EXERCISE DETAILS –
In the listing below, find the line containing "set_output_delay 0 -clock" and the line containing "localparam int DMA_XFER_CYCLES". Repeat exactly those two lines and every line between them, nothing more.

Segment Start: ENTRIES PROVIDED

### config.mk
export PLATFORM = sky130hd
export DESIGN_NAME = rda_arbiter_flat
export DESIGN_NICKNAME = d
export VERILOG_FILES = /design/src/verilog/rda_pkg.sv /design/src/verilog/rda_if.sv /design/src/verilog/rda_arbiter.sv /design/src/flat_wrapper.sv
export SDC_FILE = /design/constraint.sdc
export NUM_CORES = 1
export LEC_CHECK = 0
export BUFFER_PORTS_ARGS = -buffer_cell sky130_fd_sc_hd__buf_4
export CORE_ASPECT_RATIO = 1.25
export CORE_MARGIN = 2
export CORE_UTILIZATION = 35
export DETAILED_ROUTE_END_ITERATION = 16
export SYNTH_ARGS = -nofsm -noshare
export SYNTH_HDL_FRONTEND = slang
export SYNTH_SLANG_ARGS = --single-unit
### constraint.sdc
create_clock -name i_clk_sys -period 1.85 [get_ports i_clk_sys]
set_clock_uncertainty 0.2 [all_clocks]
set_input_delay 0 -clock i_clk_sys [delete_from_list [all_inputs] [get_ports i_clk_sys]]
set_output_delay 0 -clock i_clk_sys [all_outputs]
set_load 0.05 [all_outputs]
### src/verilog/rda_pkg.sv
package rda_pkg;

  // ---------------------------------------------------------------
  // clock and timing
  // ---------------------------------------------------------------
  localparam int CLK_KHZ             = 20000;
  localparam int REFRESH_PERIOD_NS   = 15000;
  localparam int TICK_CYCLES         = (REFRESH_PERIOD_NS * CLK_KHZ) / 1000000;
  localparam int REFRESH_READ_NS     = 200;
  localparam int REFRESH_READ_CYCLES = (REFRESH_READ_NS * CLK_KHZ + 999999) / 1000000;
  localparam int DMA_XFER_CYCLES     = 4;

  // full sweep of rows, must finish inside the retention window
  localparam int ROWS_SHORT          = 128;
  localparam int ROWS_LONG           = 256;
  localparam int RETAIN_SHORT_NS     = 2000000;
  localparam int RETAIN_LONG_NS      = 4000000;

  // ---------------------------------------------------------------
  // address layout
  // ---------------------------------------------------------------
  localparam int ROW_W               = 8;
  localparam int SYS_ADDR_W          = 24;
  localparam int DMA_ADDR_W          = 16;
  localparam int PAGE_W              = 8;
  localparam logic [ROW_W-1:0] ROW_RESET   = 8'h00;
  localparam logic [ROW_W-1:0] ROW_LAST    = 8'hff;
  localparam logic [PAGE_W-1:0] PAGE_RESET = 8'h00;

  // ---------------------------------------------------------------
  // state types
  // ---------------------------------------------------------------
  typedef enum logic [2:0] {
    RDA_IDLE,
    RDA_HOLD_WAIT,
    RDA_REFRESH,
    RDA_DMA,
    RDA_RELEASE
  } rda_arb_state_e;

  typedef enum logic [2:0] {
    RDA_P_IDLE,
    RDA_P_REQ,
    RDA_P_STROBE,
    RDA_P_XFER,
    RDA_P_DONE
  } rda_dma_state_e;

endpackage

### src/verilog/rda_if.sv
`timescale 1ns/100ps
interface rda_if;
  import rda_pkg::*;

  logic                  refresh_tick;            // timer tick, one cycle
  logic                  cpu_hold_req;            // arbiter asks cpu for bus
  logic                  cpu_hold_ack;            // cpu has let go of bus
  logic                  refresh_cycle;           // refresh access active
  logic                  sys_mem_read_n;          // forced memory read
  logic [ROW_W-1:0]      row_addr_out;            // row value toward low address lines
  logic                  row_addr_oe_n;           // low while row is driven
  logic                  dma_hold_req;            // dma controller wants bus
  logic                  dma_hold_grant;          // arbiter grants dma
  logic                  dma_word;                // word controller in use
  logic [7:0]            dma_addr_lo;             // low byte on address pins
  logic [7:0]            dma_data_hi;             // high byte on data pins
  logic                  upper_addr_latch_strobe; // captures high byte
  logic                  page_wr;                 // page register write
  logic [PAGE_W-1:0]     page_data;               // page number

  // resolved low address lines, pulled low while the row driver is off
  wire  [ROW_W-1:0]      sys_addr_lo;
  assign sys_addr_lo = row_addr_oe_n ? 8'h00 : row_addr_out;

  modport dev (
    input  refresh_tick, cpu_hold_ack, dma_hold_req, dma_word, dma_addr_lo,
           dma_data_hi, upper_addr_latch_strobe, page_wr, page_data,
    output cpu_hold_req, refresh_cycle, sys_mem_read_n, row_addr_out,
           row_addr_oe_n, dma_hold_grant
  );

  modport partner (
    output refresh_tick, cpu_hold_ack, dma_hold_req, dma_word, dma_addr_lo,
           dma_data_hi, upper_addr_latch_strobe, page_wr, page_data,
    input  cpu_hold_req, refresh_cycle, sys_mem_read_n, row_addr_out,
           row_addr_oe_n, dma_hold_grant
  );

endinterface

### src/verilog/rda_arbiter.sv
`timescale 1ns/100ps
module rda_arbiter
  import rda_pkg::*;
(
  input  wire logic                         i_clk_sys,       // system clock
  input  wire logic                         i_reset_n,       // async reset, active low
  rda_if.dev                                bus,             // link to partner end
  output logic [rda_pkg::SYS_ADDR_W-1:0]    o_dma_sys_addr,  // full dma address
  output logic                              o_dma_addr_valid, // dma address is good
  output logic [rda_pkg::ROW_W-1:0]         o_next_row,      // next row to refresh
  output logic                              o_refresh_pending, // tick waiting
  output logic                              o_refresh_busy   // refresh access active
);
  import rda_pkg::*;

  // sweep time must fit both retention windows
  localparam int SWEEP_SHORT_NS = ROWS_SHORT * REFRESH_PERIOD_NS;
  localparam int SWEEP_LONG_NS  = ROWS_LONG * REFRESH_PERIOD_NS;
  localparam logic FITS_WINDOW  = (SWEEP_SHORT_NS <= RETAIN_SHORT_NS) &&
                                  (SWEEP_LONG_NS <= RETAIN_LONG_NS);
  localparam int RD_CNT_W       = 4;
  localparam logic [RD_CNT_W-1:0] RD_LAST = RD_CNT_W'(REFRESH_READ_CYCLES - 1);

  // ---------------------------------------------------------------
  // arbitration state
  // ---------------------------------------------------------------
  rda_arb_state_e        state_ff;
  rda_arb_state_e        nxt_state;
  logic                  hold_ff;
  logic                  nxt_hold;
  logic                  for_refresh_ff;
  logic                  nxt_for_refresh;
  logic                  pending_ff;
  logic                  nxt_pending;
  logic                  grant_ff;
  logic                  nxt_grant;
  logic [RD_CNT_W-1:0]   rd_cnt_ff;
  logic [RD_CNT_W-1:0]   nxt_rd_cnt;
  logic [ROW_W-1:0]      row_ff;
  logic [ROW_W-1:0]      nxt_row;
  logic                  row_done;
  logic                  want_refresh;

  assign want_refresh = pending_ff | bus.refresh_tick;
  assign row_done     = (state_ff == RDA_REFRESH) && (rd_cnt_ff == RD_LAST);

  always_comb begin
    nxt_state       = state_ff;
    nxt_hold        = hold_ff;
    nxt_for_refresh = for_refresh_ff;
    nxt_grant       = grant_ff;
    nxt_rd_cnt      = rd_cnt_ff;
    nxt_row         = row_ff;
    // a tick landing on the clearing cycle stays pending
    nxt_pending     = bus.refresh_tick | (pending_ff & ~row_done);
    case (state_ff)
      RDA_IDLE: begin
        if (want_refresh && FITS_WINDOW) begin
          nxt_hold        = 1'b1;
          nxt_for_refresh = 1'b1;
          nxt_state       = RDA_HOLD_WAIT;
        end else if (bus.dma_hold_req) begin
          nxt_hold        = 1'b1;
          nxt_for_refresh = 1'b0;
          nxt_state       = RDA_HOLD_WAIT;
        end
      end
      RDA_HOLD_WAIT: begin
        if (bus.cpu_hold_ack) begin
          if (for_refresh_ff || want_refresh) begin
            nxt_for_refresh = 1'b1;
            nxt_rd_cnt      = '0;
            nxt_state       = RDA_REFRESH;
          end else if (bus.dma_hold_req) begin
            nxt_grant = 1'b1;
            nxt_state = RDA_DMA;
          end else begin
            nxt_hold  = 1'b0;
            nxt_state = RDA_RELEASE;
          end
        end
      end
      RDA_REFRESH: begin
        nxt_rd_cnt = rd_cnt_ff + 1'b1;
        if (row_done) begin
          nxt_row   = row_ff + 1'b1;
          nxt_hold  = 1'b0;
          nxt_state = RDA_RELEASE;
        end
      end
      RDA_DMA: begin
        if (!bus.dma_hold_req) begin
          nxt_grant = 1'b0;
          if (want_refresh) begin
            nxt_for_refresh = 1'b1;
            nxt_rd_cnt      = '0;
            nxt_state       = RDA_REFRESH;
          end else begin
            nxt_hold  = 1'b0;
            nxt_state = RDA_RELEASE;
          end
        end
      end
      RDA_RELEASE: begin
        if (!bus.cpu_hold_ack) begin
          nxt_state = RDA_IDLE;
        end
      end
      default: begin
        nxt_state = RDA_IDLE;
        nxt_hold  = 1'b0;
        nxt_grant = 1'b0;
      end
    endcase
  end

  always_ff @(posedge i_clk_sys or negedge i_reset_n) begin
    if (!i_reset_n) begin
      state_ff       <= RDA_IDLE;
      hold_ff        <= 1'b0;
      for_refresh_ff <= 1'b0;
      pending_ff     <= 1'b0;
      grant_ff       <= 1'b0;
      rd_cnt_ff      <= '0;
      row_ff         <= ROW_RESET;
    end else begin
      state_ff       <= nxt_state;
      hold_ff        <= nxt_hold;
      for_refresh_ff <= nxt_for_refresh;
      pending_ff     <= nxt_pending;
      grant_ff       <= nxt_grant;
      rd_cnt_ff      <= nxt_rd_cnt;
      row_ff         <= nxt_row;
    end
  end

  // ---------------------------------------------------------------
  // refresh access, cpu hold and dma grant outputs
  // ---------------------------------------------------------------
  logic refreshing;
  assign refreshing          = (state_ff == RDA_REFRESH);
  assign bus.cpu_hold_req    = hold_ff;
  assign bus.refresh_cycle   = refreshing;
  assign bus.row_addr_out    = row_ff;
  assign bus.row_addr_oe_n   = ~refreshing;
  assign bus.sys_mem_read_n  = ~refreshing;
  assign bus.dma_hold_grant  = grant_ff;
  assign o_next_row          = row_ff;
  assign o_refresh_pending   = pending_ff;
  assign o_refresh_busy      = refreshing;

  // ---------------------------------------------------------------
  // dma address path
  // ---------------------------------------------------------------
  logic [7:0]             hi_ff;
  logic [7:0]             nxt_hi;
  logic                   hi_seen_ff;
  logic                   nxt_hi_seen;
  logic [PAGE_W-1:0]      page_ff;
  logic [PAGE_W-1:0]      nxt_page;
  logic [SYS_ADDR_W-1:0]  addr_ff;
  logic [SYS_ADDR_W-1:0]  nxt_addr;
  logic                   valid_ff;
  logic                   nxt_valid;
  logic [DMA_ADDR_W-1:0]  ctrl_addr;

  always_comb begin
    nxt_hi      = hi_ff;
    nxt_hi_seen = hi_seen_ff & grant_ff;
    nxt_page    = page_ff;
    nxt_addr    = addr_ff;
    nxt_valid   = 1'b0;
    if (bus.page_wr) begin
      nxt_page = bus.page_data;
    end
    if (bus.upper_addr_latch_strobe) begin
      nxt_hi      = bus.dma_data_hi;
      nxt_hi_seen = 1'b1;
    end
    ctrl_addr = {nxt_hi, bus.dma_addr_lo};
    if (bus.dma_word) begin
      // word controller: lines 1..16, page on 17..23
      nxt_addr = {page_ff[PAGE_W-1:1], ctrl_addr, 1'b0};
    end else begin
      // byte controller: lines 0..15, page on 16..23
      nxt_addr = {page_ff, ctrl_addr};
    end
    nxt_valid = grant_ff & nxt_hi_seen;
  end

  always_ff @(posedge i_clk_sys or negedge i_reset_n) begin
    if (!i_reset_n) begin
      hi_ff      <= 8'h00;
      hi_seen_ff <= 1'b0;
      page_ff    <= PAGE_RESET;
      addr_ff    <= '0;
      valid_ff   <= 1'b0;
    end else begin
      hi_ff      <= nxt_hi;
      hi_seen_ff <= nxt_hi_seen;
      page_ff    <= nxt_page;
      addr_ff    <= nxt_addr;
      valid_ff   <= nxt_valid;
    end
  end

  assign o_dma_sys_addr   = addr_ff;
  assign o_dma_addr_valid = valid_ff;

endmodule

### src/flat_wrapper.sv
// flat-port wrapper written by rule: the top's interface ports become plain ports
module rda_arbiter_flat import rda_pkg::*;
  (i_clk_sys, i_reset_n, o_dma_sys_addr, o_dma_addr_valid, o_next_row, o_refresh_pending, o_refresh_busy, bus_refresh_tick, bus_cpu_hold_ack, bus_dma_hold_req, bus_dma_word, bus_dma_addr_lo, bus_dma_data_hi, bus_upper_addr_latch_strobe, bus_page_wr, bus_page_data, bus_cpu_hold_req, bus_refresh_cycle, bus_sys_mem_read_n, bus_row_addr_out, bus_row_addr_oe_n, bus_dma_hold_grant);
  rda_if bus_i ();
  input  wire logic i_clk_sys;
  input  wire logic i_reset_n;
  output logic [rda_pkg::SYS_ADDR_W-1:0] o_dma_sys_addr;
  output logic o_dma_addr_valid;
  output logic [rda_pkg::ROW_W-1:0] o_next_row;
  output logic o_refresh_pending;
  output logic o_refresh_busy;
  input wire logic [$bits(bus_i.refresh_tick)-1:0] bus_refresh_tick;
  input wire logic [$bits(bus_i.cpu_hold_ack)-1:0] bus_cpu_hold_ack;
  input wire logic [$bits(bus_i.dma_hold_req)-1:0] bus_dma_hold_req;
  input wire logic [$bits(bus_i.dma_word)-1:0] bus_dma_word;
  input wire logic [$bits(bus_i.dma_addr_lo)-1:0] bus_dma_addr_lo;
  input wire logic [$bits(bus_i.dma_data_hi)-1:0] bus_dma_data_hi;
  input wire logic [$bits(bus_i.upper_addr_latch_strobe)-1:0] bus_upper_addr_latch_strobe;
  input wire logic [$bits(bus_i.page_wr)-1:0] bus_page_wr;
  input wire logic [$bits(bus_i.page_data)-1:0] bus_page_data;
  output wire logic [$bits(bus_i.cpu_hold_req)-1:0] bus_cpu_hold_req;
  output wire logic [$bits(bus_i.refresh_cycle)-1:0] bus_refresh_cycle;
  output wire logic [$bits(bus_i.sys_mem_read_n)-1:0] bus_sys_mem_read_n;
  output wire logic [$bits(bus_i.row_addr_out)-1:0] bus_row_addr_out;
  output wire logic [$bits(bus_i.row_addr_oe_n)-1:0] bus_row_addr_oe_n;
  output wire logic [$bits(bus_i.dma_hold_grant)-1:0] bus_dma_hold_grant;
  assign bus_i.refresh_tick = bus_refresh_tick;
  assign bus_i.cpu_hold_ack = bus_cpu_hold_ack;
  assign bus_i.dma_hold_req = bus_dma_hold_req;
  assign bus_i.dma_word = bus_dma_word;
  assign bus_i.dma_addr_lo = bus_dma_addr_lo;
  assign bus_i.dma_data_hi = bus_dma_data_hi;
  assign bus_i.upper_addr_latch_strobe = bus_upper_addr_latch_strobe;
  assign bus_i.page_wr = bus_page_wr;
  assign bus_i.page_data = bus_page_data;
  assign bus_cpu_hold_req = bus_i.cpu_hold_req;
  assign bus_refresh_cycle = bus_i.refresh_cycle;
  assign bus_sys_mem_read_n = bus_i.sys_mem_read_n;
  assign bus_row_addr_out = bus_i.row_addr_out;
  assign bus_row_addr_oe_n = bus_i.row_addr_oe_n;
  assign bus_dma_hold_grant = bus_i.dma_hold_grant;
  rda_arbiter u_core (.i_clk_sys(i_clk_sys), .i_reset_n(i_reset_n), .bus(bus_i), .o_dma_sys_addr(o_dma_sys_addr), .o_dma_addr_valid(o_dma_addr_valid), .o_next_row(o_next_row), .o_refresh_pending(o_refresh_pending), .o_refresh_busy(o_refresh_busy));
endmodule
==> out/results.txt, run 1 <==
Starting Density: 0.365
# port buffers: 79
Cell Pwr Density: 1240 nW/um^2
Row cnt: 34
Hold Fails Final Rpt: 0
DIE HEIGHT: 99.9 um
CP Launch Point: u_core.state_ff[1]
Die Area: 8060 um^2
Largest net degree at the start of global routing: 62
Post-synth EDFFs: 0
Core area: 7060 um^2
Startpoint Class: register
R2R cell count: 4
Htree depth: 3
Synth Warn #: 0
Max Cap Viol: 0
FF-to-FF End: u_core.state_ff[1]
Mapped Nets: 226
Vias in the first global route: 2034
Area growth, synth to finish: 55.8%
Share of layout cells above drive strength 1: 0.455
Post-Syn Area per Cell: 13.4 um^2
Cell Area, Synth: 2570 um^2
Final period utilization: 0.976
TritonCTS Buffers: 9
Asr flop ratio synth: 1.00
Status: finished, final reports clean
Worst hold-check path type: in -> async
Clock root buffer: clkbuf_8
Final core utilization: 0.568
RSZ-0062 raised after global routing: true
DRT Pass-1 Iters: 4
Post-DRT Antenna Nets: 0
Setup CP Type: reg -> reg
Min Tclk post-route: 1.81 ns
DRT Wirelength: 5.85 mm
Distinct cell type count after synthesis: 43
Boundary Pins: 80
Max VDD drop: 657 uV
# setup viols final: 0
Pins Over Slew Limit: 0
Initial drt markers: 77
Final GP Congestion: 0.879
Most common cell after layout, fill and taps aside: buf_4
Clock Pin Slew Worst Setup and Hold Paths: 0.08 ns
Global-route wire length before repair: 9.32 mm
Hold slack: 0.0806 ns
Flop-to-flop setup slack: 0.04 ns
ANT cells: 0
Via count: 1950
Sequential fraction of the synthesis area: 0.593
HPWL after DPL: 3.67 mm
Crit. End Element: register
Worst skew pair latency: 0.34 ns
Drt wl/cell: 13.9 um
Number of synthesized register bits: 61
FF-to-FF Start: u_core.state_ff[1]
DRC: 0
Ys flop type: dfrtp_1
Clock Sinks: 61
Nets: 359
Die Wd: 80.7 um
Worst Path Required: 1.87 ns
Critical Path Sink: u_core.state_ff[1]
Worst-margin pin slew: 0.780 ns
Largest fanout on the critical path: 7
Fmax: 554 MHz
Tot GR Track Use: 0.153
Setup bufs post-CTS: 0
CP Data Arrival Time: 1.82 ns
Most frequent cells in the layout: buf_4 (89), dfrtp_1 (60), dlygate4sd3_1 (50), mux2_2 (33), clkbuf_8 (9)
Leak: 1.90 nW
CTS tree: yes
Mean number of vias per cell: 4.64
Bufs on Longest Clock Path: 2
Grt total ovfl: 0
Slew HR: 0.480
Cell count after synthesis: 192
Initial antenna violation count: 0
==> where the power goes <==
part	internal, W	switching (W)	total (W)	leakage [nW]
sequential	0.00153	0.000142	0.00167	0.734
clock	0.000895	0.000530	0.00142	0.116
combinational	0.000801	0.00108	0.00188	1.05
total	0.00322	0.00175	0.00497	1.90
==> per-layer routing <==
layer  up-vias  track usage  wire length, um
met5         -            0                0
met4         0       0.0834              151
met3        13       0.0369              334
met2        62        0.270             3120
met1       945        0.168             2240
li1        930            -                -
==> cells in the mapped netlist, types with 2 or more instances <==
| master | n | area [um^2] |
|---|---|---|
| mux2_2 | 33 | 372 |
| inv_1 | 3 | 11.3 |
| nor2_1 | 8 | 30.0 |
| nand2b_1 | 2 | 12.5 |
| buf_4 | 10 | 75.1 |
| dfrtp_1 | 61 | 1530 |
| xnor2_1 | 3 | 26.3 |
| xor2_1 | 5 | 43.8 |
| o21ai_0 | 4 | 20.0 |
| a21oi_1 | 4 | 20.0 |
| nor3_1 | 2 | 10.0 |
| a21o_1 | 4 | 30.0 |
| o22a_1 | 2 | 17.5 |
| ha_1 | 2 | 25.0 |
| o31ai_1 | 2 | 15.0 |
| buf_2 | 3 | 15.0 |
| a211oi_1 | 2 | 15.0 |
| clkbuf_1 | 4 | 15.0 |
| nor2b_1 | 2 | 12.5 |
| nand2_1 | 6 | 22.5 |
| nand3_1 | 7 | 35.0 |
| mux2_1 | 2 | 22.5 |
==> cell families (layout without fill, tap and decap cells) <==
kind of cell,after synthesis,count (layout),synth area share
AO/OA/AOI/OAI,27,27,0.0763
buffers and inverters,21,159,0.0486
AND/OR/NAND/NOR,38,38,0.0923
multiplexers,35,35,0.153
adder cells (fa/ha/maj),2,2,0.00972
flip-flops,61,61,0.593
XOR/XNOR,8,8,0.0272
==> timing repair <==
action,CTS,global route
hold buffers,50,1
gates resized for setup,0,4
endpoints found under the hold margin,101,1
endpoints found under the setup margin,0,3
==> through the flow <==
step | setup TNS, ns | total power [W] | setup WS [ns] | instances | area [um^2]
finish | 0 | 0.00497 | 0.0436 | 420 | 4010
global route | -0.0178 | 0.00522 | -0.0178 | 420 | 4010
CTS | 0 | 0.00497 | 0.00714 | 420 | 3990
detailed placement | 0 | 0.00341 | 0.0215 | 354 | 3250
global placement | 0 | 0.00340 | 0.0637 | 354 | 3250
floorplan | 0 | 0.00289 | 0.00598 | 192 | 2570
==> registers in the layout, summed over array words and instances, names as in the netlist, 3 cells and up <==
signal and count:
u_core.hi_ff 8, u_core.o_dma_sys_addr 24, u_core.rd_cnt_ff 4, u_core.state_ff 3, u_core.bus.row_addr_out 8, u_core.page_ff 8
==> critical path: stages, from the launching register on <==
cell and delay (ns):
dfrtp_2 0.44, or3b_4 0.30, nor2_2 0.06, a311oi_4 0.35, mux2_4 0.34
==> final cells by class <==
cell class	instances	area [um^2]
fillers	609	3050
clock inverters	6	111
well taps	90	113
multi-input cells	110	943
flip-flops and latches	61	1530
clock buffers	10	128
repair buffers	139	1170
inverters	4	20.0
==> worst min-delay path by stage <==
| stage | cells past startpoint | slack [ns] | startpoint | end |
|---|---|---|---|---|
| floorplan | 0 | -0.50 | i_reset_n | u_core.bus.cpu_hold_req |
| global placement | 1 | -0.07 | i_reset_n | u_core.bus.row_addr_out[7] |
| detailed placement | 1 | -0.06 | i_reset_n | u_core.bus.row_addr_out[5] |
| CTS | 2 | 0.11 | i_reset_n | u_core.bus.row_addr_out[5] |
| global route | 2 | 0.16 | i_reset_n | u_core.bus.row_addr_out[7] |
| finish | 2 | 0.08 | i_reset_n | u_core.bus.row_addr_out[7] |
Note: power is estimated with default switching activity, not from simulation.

Segment End: ENTRIES PROVIDED

SOLUTION TO THE EXERCISE –
set_output_delay 0 -clock i_clk_sys [all_outputs]
set_load 0.05 [all_outputs]
### src/verilog/rda_pkg.sv
package rda_pkg;

  // ---------------------------------------------------------------
  // clock and timing
  // ---------------------------------------------------------------
  localparam int CLK_KHZ             = 20000;
  localparam int REFRESH_PERIOD_NS   = 15000;
  localparam int TICK_CYCLES         = (REFRESH_PERIOD_NS * CLK_KHZ) / 1000000;
  localparam int REFRESH_READ_NS     = 200;
  localparam int REFRESH_READ_CYCLES = (REFRESH_READ_NS * CLK_KHZ + 999999) / 1000000;
  localparam int DMA_XFER_CYCLES     = 4;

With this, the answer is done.